Many folks have not realized that modern filesystems in Windows negate the need for partitions. Back in the 16 bit days when partitions could not exceed 2 gigs or less this was necessary.  Partitioning is a throwback to DOS and in the modern file systems this is actually a hindrance. Partitioning modern hard disks with modern filesystems is a waste of space and incurs a performance hit. Also considering that nearly everything you do on a windows system generates data on the system partition over time it is going to grow.  Also you lose disk space due to partitioning now. NTFS uses much smaller clusters than FAT32. When you chop the disk up the space you lose due to formatting the new partition cancels whatever benefit there may be to doing a partition in terms of disk space. What partitioning does now is now you have 1 MFT per partition. The MFT is the master file table which is basically a database of where all the files are located on the partition. Every partition you put on the disk gives you another MFT to worry about. This also introduces a performance overhead since if you access partition 2 on drive one the hard drive has to head to the second MFT, look it up, and then go find the file. Also if you copy a file from partition one to partition 2 now the system has to physically move the bits from one partition to the other partition on the same drive AND update two MFT’s.
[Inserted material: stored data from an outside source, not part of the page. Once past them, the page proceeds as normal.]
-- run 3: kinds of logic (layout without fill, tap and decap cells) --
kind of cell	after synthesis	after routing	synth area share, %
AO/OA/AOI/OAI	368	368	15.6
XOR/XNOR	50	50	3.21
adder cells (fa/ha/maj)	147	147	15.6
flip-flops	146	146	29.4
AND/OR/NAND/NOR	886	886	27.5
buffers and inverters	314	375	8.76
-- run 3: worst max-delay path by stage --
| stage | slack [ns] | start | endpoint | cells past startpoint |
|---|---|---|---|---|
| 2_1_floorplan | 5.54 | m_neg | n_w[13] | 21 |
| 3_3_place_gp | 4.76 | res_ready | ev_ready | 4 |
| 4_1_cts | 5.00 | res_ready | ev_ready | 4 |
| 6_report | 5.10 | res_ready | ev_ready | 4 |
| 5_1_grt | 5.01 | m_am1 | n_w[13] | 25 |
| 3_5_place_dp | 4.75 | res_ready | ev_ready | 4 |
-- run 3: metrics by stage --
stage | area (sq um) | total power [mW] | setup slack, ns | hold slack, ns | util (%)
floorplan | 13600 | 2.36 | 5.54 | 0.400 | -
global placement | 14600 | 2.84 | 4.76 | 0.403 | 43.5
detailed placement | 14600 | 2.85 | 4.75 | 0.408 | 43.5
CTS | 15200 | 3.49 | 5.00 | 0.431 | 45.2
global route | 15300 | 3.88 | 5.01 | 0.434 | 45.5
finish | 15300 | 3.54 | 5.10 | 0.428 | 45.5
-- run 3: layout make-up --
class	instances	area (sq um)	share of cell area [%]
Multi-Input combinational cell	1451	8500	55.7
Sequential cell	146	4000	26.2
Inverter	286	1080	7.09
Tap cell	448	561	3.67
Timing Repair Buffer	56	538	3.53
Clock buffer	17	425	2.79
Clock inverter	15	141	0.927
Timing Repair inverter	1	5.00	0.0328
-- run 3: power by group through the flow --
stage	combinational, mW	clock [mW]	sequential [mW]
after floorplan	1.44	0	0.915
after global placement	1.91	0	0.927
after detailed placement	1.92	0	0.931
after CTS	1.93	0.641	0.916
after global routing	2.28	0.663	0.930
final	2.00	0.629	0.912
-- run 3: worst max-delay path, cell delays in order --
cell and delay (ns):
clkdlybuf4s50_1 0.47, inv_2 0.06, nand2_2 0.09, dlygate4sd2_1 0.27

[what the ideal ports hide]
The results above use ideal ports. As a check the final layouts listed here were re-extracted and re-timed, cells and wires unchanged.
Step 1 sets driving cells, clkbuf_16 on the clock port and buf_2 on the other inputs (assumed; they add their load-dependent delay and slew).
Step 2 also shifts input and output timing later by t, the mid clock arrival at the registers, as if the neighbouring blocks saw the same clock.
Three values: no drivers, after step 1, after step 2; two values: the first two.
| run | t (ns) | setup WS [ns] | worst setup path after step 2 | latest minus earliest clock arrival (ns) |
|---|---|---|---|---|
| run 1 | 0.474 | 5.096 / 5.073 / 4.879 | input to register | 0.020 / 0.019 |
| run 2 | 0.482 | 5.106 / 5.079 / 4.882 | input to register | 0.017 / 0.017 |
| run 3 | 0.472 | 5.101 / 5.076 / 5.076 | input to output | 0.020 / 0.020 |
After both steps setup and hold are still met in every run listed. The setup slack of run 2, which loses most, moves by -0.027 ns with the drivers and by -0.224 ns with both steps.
From an optimization exercise on the open Yosys and OpenROAD flow, aimed at small area, a short achievable clock period and few clock cycles per item; shortcuts taken in it are not production practice.
The RTL was checked by simulation tests, not by an equivalence proof against the original design.

[flow/config.mk]
export PLATFORM = sky130hd
export DESIGN_NAME = csidhScheduler
export DESIGN_NICKNAME = csidhScheduler
export VERILOG_FILES = /design/flow/design.v
export SDC_FILE = /design/flow/constraint.sdc
export NUM_CORES = 4
export LEC_CHECK = 0
export CAP_MARGIN = 20
export CORE_MARGIN = 2
export CORE_UTILIZATION = 40
export SLEW_MARGIN = 20
[flow/design.v]
package csidhPkg;
	localparam int NUM_PRIMES = 130;
	localparam int PRIME_W = 12;
	localparam int KEY_W = 4 * NUM_PRIMES;
	localparam int COF_INIT = 4;
	typedef logic [7:0] primeIdxT;
	typedef union packed {
		logic [3:0] raw;
		struct packed {
			logic sign;
			logic [2:0] mag;
		} sm;
	} expDigitU;
	localparam logic [NUM_PRIMES*PRIME_W-1:0] PRIME_TABLE = {
		12'd3, 12'd5, 12'd7, 12'd11, 12'd13, 12'd17, 12'd19, 12'd23, 12'd29, 12'd31,
		12'd37, 12'd41, 12'd43, 12'd47, 12'd53, 12'd59, 12'd61, 12'd67, 12'd71, 12'd73,
		12'd79, 12'd83, 12'd89, 12'd97, 12'd101, 12'd103, 12'd107, 12'd109, 12'd113,
		12'd127, 12'd131, 12'd137, 12'd139, 12'd149, 12'd151, 12'd157, 12'd163, 12'd167,
		12'd173, 12'd179, 12'd181, 12'd191, 12'd193, 12'd197, 12'd199, 12'd211, 12'd223,
		12'd227, 12'd229, 12'd233, 12'd239, 12'd241, 12'd251, 12'd257, 12'd263, 12'd269,
		12'd271, 12'd277, 12'd281, 12'd283, 12'd293, 12'd307, 12'd311, 12'd313, 12'd317,
		12'd331, 12'd337, 12'd347, 12'd349, 12'd353, 12'd359, 12'd367, 12'd373, 12'd379,
		12'd383, 12'd389, 12'd397, 12'd401, 12'd409, 12'd419, 12'd421, 12'd431, 12'd433,
		12'd439, 12'd443, 12'd449, 12'd457, 12'd461, 12'd463, 12'd467, 12'd479, 12'd487,
		12'd491, 12'd499, 12'd503, 12'd509, 12'd521, 12'd523, 12'd541, 12'd547, 12'd557,
		12'd563, 12'd569, 12'd571, 12'd577, 12'd587, 12'd593, 12'd599, 12'd601, 12'd607,
		12'd613, 12'd617, 12'd619, 12'd631, 12'd641, 12'd643, 12'd647, 12'd653, 12'd659,
		12'd661, 12'd673, 12'd677, 12'd683, 12'd691, 12'd701, 12'd709, 12'd719, 12'd727,
		12'd733, 12'd983
	};
endpackage
`timescale 1ns/1ns
module exponentBank #(
	parameter int MAX_BUDGET = 5
) (
	input logic clk,
	input logic rst,
	input logic load,
	input logic [csidhPkg::KEY_W-1:0] privateKey,
	input csidhPkg::primeIdxT scanIdx,
	input logic direction,
	output logic eligible,
	input logic commit,
	input logic [csidhPkg::NUM_PRIMES-1:0] commitMask
);
	localparam int BUDGET_W = $clog2(MAX_BUDGET + 1);
	logic digitSign [csidhPkg::NUM_PRIMES];
	logic [2:0] digitMag [csidhPkg::NUM_PRIMES];
	logic [BUDGET_W-1:0] budgets [csidhPkg::NUM_PRIMES];
	csidhPkg::primeIdxT readIdx;
	logic idxValid;
	assign idxValid = scanIdx < csidhPkg::primeIdxT'(csidhPkg::NUM_PRIMES);
	always_comb begin
		readIdx = idxValid ? scanIdx : '0;
		eligible = idxValid && digitSign[readIdx] == direction &&
			budgets[readIdx] != '0;
	end
	always_ff @(posedge clk) begin
		if (rst) begin
			for (int i = 0; i < csidhPkg::NUM_PRIMES; i++) begin
				budgets[i] <= '0;
			end
		end else if (load) begin
			for (int i = 0; i < csidhPkg::NUM_PRIMES; i++) begin
				digitSign[i] <= privateKey[4 * (csidhPkg::NUM_PRIMES - 1 - i) + 3];
				digitMag[i] <= privateKey[4 * (csidhPkg::NUM_PRIMES - 1 - i) +: 3];
				budgets[i] <= BUDGET_W'(MAX_BUDGET);
			end
		end else if (commit) begin
			for (int i = 0; i < csidhPkg::NUM_PRIMES; i++) begin
				if (commitMask[i]) begin
					budgets[i] <= budgets[i] - 1'b1;
					if (digitMag[i] != 3'd0) begin
						digitMag[i] <= digitMag[i] - 1'b1;
					end
				end
			end
		end
	end
endmodule
`timescale 1ns/1ns
module primeMultiplier #(
	parameter int COF_W = 64
) (
	input logic clk,
	input logic rst,
	input logic mulStart,
	input logic [COF_W-1:0] mulOperand,
	input logic [csidhPkg::PRIME_W-1:0] mulPrime,
	output logic mulDone,
	output logic [COF_W-1:0] mulProduct
);
	localparam int BIT_CNT_W = $clog2(csidhPkg::PRIME_W);
	logic running;
	logic [BIT_CNT_W-1:0] bitCnt;
	logic [COF_W-1:0] multiplicand;
	logic [csidhPkg::PRIME_W-1:0] primeBits;
	logic [COF_W-1:0] acc;
	assign mulProduct = acc;
	always_ff @(posedge clk) begin
		if (rst) begin
			running <= 1'b0;
			mulDone <= 1'b0;
			bitCnt <= '0;
		end else begin
			mulDone <= 1'b0;
			if (mulStart) begin
				running <= 1'b1;
				bitCnt <= '0;
				acc <= '0;
				multiplicand <= mulOperand;
				primeBits <= mulPrime;
			end else if (running) begin
				if (primeBits[0]) begin
					acc <= acc + multiplicand;
				end
				multiplicand <= multiplicand << 1;
				primeBits <= primeBits >> 1;
				bitCnt <= bitCnt + 1'b1;
				if (bitCnt == BIT_CNT_W'(csidhPkg::PRIME_W - 1)) begin
					running <= 1'b0;
					mulDone <= 1'b1;
				end
			end
		end
	end
endmodule
`timescale 1ns/1ns
module cofactorEngine #(
	parameter int COF_W = 64
) (
	input logic clk,
	input logic rst,
	input logic cofStart,
	input logic [csidhPkg::NUM_PRIMES-1:0] mask,
	output logic cofDone,
	output logic [COF_W-1:0] cofResult,
	output logic mulStart,
	output logic [COF_W-1:0] mulOperand,
	output logic [csidhPkg::PRIME_W-1:0] mulPrime,
	input logic mulDone,
	input logic [COF_W-1:0] mulProduct
);
	localparam logic [1:0] ST_IDLE = 2'd0;
	localparam logic [1:0] ST_STEP = 2'd1;
	localparam logic [1:0] ST_MUL = 2'd2;
	logic [1:0] state;
	csidhPkg::primeIdxT idx;
	logic idxValid;
	logic [csidhPkg::NUM_PRIMES-1:0] maskReg;
	logic [COF_W-1:0] acc;
	assign idxValid = idx < csidhPkg::primeIdxT'(csidhPkg::NUM_PRIMES);
	assign mulStart = state == ST_STEP && idxValid && !maskReg[idx];
	assign mulOperand = acc;
	assign mulPrime = idxValid ? csidhPkg::PRIME_TABLE[csidhPkg::PRIME_W * (csidhPkg::NUM_PRIMES - 1 - int'(idx)) +: csidhPkg::PRIME_W] : '0;
	assign cofResult = acc;
	always_ff @(posedge clk) begin
		if (rst) begin
			state <= ST_IDLE;
			cofDone <= 1'b0;
			idx <= '0;
		end else begin
			cofDone <= 1'b0;
			case (state)
				ST_IDLE: begin
					if (cofStart) begin
						maskReg <= mask;
						acc <= COF_W'(csidhPkg::COF_INIT);
						idx <= '0;
						state <= ST_STEP;
					end
				end
				ST_STEP: begin
					if (!idxValid) begin
						cofDone <= 1'b1;
						state <= ST_IDLE;
					end else if (maskReg[idx]) begin
						idx <= idx + 1'b1;
					end else begin
						state <= ST_MUL;
					end
				end
				ST_MUL: begin
					if (mulDone) begin
						acc <= mulProduct;
						idx <= idx + 1'b1;
						state <= ST_STEP;
					end
				end
				default: begin
					state <= ST_IDLE;
				end
			endcase
		end
	end
endmodule
`timescale 1ns/1ns
module batchSequencer #(
	parameter int BATCH_MAX = 16,
	parameter int COF_W = 64
) (
	input logic clk,
	input logic rst,
	input logic start,
	output logic busy,
	output logic load,
	output csidhPkg::primeIdxT scanIdx,
	output logic direction,
	input logic eligible,
	output logic commit,
	output logic [csidhPkg::NUM_PRIMES-1:0] batchMask,
	output logic cofStart,
	input logic cofDone,
	input logic [COF_W-1:0] cofResult,
	output logic batchValid,
	output logic batchSign,
	output logic [COF_W-1:0] cofactor,
	output logic done
);
	localparam int CNT_W = $clog2(BATCH_MAX + 1);
	localparam logic [2:0] ST_IDLE = 3'd0;
	localparam logic [2:0] ST_LOAD = 3'd1;
	localparam logic [2:0] ST_SCAN = 3'd2;
	localparam logic [2:0] ST_WAIT = 3'd3;
	localparam logic [2:0] ST_REPORT = 3'd4;
	localparam logic [2:0] ST_FINISH = 3'd5;
	logic [2:0] state;
	logic [CNT_W-1:0] memberCnt;
	logic [csidhPkg::NUM_PRIMES-1:0] scanMask;
	logic scanEnd;
	assign scanEnd = memberCnt == CNT_W'(BATCH_MAX) || scanIdx == csidhPkg::primeIdxT'(csidhPkg::NUM_PRIMES);
	assign busy = state != ST_IDLE && state != ST_FINISH;
	assign load = start && !busy;
	assign batchValid = state == ST_REPORT;
	assign commit = state == ST_REPORT;
	assign done = state == ST_FINISH;
	always_ff @(posedge clk) begin
		if (rst) begin
			state <= ST_IDLE;
			scanIdx <= '0;
			direction <= 1'b0;
			memberCnt <= '0;
			scanMask <= '0;
			cofStart <= 1'b0;
		end else begin
			cofStart <= 1'b0;
			case (state)
				ST_IDLE, ST_FINISH: begin
					state <= start ? ST_LOAD : ST_IDLE;
				end
				ST_LOAD: begin
					scanIdx <= '0;
					direction <= 1'b0;
					memberCnt <= '0;
					scanMask <= '0;
					state <= ST_SCAN;
				end
				ST_SCAN: begin
					if (scanEnd) begin
						if (memberCnt != '0) begin
							batchMask <= scanMask;
							cofStart <= 1'b1;
							state <= ST_WAIT;
						end else if (!direction) begin
							direction <= 1'b1;
							scanIdx <= '0;
						end else begin
							state <= ST_FINISH;
						end
					end else begin
						if (eligible) begin
							scanMask[scanIdx] <= 1'b1;
							memberCnt <= memberCnt + 1'b1;
						end
						scanIdx <= scanIdx + 1'b1;
					end
				end
				ST_WAIT: begin
					if (cofDone) begin
						cofactor <= cofResult;
						batchSign <= direction;
						state <= ST_REPORT;
					end
				end
				ST_REPORT: begin
					scanIdx <= '0;
					memberCnt <= '0;
					scanMask <= '0;
					state <= ST_SCAN;
				end
				default: begin
					state <= ST_IDLE;
				end
			endcase
		end
	end
endmodule
`timescale 1ns/1ns
module csidhScheduler #(
	parameter int BATCH_MAX = 16,
	parameter int MAX_BUDGET = 5,
	parameter int COF_W = 64
) (
	input logic clk,
	input logic rst,
	input logic start,
	input logic [csidhPkg::KEY_W-1:0] privateKey,
	output logic busy,
	output logic batchValid,
	output logic batchSign,
	output logic done,
	output logic [csidhPkg::NUM_PRIMES-1:0] batchMask,
	output logic [COF_W-1:0] cofactor
);
	logic load;
	csidhPkg::primeIdxT scanIdx;
	logic direction;
	logic eligible;
	logic commit;
	logic cofStart;
	logic cofDone;
	logic [COF_W-1:0] cofResult;
	logic mulStart;
	logic [COF_W-1:0] mulOperand;
	logic [csidhPkg::PRIME_W-1:0] mulPrime;
	logic mulDone;
	logic [COF_W-1:0] mulProduct;
	exponentBank #(
		.MAX_BUDGET(MAX_BUDGET)
	) bank_i (
		.clk(clk),
		.rst(rst),
		.load(load),
		.privateKey(privateKey),
		.scanIdx(scanIdx),
		.direction(direction),
		.eligible(eligible),
		.commit(commit),
		.commitMask(batchMask)
	);
	batchSequencer #(
		.BATCH_MAX(BATCH_MAX),
		.COF_W(COF_W)
	) seq_i (
		.clk(clk),
		.rst(rst),
		.start(start),
		.busy(busy),
		.load(load),
		.scanIdx(scanIdx),
		.direction(direction),
		.eligible(eligible),
		.commit(commit),
		.batchMask(batchMask),
		.cofStart(cofStart),
		.cofDone(cofDone),
		.cofResult(cofResult),
		.batchValid(batchValid),
		.batchSign(batchSign),
		.cofactor(cofactor),
		.done(done)
	);
	cofactorEngine #(
		.COF_W(COF_W)
	) cof_i (
		.clk(clk),
		.rst(rst),
		.cofStart(cofStart),
		.mask(batchMask),
		.cofDone(cofDone),
		.cofResult(cofResult),
		.mulStart(mulStart),
		.mulOperand(mulOperand),
		.mulPrime(mulPrime),
		.mulDone(mulDone),
		.mulProduct(mulProduct)
	);
	primeMultiplier #(
		.COF_W(COF_W)
	) mul_i (
		.clk(clk),
		.rst(rst),
		.mulStart(mulStart),
		.mulOperand(mulOperand),
		.mulPrime(mulPrime),
		.mulDone(mulDone),
		.mulProduct(mulProduct)
	);
endmodule
[flow/run.sh]
#!/bin/bash
# synth_recipe.tcl (not shown) runs the flow's synth.tcl, then flattens the netlist and writes it again
# the make line also repeats each setting of config.mk as NAME=value (left out here)
make -C /OpenROAD-flow-scripts/flow DESIGN_CONFIG=/design/flow/config.mk WORK_HOME=/design/flow/orfs CLKGATE_MAP_FILE= SYNTH_SCRIPT=/design/flow/synth_recipe.tcl finish
[flow/constraint.sdc]
create_clock -name core_clock -period 8.0 [get_ports {clk}]
set_input_delay 1.6000 -clock core_clock [delete_from_list [all_inputs] [get_ports {clk}]]
set_output_delay 1.6000 -clock core_clock [all_outputs]
set_load 0.01 [all_outputs]
==> impl_metrics.json <==
{
  "outcome": "finished clean",
  "num_vias": 55224,
  "rows": 145,
  "wl_per_cell_um": 32.99,
  "cts_sinks": 1214,
  "setup_tns_ps": 0,
  "synth-edff-count": 659,
  "syn-instance-count": 6216,
  "grt-ovfl-total": 0,
  "wl_met1_um": 112300,
  "clk_latency_ps": 810,
  "multiInputGateArea_um2": 29070,
  "hold_buffers": 0,
  "seq_power_share_pct": 35.2,
  "fin_nets": 7162,
  "clkSlewWorstSetupHoldPaths_ps": 60,
  "grt_antenna_before_repair": 8,
  "intPower_mw": 13.11,
  "finalSetupViolCount": 0,
  "synth_seq_area_share_pct": 49.33,
  "die_x_um": 399.7,
  "dp_hpwl_um": 201700,
  "synth_ff_type": "edfxtp_1",
  "cts_tree": "yes",
  "skew_ps": 68.23,
  "coreArea_um2": 155800,
  "async_flop_share_pct": 0,
  "cp.arrival_ps": 6560,
  "die_area_um2": 159800,
  "io_pins": 721,
  "start_kind": "flop",
  "cts_buffers": 136,
  "remaining_drc_errors": 0,
  "p_comb_share_pct": 36.3,
  "layout_min_cycle_time_ps": 6060,
  "instances_no_fill": 8588,
  "maxCapViolCount": 0,
  "path_class": "reg -> reg",
  "die_h_um": 399.7,
  "cts.path.max_buffers": 3,
  "slew_headroom_pct": 12.30,
  "crit_fanout": 26,
  "crit_required_ps": 8500,
  "numPortBuffers": 330,
  "tightest_slew_ps": 1311,
  "power.switching_mw": 8.878,
  "finalPower_mw": 21.99,
  "routed.top_layer": "met5",
  "ir_drop_uv": 244.7,
  "cts_root_buffer": "clkbuf_16",
  "slew_viol_final": 0,
  "gr-usage-all-layers_pct": 34.55,
  "syn_to_final_growth_pct": 16.90,
  "p_clk_share_pct": 28.5,
  "p_per_area_nw_per_um2": 300.3,
  "grt_start_max_net_pins": 137,
  "dr.pass1.iters": 8,
  "power_leakage_nw": 24.49,
  "drive_gt1_share_pct": 10.11,
  "htree_num_levels": 4,
  "yosys_warnings": 7,
  "met3_length_um": 25700,
  "min_period_over_period_pct": 75.75,
  "drtAntennaViolNets": 0,
  "placed_cells": 8341,
  "place_ws_ps": 2173,
  "worst_setup_path_end_kind": "flop",
  "start_util_pct": 40.19,
  "first_iter_violations": 7008,
  "final.fill_count": 14453,
  "first_global_vias": 51287,
  "fin_ws_ps": 1940,
  "synth_area_per_cell_um2": 10.08,
  "syn_area_um2": 62640,
  "hold_violations": 0,
  "routabilityCongestion": 1.093,
  "grt_pass1_wl_um": 393600,
  "register_area_um2": 30930,
  "hp-class": "reg -> reg",
  "cts_resized": 0,
  "rsz0062_at_grt": "false",
  "met2_length_um": 123900,
  "fmax_mhz": 165.0,
  "finalWirelength_um": 283300,
  "post_cts_buffers": 0,
  "synth_cell_types": 106,
  "syn_nets": 6956,
  "netSwitchingFraction_pct": 40.37,
  "via_per_inst": 6.430,
  "ys_ff_latch": 1214
}
[flip-flops by register name (all words and copies together) (netlist names), 2 cells and up]
name                count
bank_i.budgets        390
bank_i.digitSign      130
cof_i.maskReg         130
seq_i.batchMask       130
seq_i.scanMask        130
cof_i.acc              64
mul_i.acc              64
mul_i.multiplicand     64
seq_i.cofactor         64
mul_i.primeBits        12
cof_i.idx               8
seq_i.scanIdx           8
seq_i.memberCnt         5
mul_i.bitCnt            4
seq_i.state             3
cof_i.state             2
[kinds of logic after synthesis]
| group | after synthesis | synth area share (%) |
|---|---|---|
| xor+xnor | 349 | 5.000 |
| fa+ha+maj | 217 | 4.346 |
| compound gates | 1874 | 19.98 |
| mux | 168 | 3.533 |
| flops | 1214 | 49.33 |
| simple gates | 1608 | 12.84 |
| buf+inv | 786 | 4.972 |
[area by class of cell]
| class | instances | area share, % |
|---|---|---|
| diodes | 5 | 0.01709 |
| inverters | 310 | 1.589 |
| multi-input cells | 4216 | 39.69 |
| well taps | 2058 | 3.516 |
| clock buffers | 173 | 4.936 |
| flip-flops and latches | 1214 | 42.23 |
| repair buffers | 544 | 6.848 |
| clock inverters | 68 | 1.165 |
[power by group through the flow]
stage | logic [mW] | clock network [mW] | registers (mW)
floorplan | 4.55 | 0 | 7.64
global placement | 7.66 | 0 | 7.84
detailed placement | 7.62 | 0 | 7.86
CTS | 7.66 | 6.37 | 7.73
global route | 8.26 | 6.63 | 7.80
finish | 7.98 | 6.26 | 7.75
[cells in the mapped netlist (all sizes together), types with 96 or more instances]
cell,instances,area (um2)
inv,306,1149
buf,116,599.3
and2,96,600.6
nand2,419,1573
nor3,133,670.6
edfxtp,659,19790
a311oi,144,1267
xnor2,185,1620
o21ai,249,1246
dfxtp,555,11110
a21oi,660,3307
clkbuf,360,1351
nand3,266,1331
nor2,328,1239
ha,216,2703
xor2,160,1420
[metal layers]
metal  GRT usage (%)  vias up
li1                -    23815
met1           44.97    27424
met2           52.07     3200
met3           7.188      777
met4           22.45        8
met5               0        -
[placed cells by master (no fill, tap or decap), types with 29 or more instances in the layout]
master,n
nand4_1,57
nand3_1,266
mux2i_1,45
a221oi_1,35
mux2_2,87
edfxtp_1,659
clkdlybuf4s50_1,329
a31oi_1,70
dfxtp_1,545
a21o_1,40
nand2_1,416
o221ai_1,29
buf_4,206
nor4_1,38
nor3_1,124
o21ai_0,237
a311oi_1,143
nor2_1,301
clkbuf_16,137
nor2b_1,40
o211ai_1,44
a32o_1,90
a211oi_1,51
a22o_1,54
o22ai_1,71
mux4_2,33
and2_1,93
and3_1,34
ha_1,214
clkbuf_1,30
xor2_1,158
a21oi_1,656
o31ai_1,30
a22oi_1,63
xnor2_1,181
inv_1,306
[stage by stage]
step                      instance area (um2)  util (%)  hold WS [ps]
after floorplan                         62660         -         408.1
final                                   73230     46.99         426.5
after CTS                               73190     46.96         426.6
after global placement                  68710     44.09         409.8
after global routing                    73220     46.98         430.4
after detailed placement                68720     44.09         415.7
[critical path, stage by stage (launching register included)]
cell and delay, ps:
dfxtp_2 330, clkinv_1 290, ha_1 380, xnor2_1 170
ha_1 660, a21o_1 270, a22o_1 540, o32ai_1 230
or2_2 610, buf_4 330, o211ai_1 100, o311ai_0 150
nor4_1 820, or3_1 250, o311ai_0 260, a32o_1 330
[path summary, 6_finish.rpt]
check                      from             endpoint  cells past startpoint  slack, ps
max                cof_i.idx[1]   mul_i.primeBits[5]                     15       1940
min          seq_i.scanMask[29]  seq_i.batchMask[29]                      0        430
max reg2reg        cof_i.idx[1]   mul_i.primeBits[5]                     15       1940
min reg2reg  seq_i.scanMask[29]  seq_i.batchMask[29]                      0        430
Testbench counts, summed over its fixed seeds: cycles 1,895,399, keys 24.

[re-timing with driven ports]
How much do the figures lean on ideal ports? The routed layout below was timed once more, with nothing changed but the port constraints.
Step 1 sets driving cells, clkbuf_16 on the clock port and buf_2 on the other inputs (assumed; they add their load-dependent delay and slew).
Step 2, shift: input delay + t, output delay - t, t = (earliest + latest rising clock arrival at the registers) / 2. This alone moves slack from input paths to output paths.
a / b / c = no drivers / after step 1 / after step 2; a / b = the first two.
t, ns: 0.856
slack for setup (ns): 1.940 / 1.940 / 1.940
latest minus earliest clock arrival (ns): 0.070 / 0.070
slew at the worst register clock pin (ns): 0.07 / 0.07
After both steps setup and hold are still met in this run. The setup slack of this run moves by 0.000 ns with the drivers and by 0.000 ns with both steps.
If everything is on the same partition then moving the files is merely a function of updating the one MFT and it’s done. The performance gain is not trivial. Try moving a gigabyte of files on a partitioned drive between partitions and then do it on a non-partitioned drive. The difference is night and day. Now if you want multiple drive letters don’t partition.  Instead setup another array either on  the same controller or preferably on another controller. Sticking with one partition simplifies things greatly:

1.  no extra drive letters to manage during system administration and most importantly during system recovery
2.  no disk space loss overhead from partitioning and formatting of partitions
3.  No performance hits from the hard drive(s) having to cross logical boundaries due to the fact that even if you specify things  like exchange and sharepoint onto a different partitions on the same physical disk something is still kept and used often on the c: partition(drive).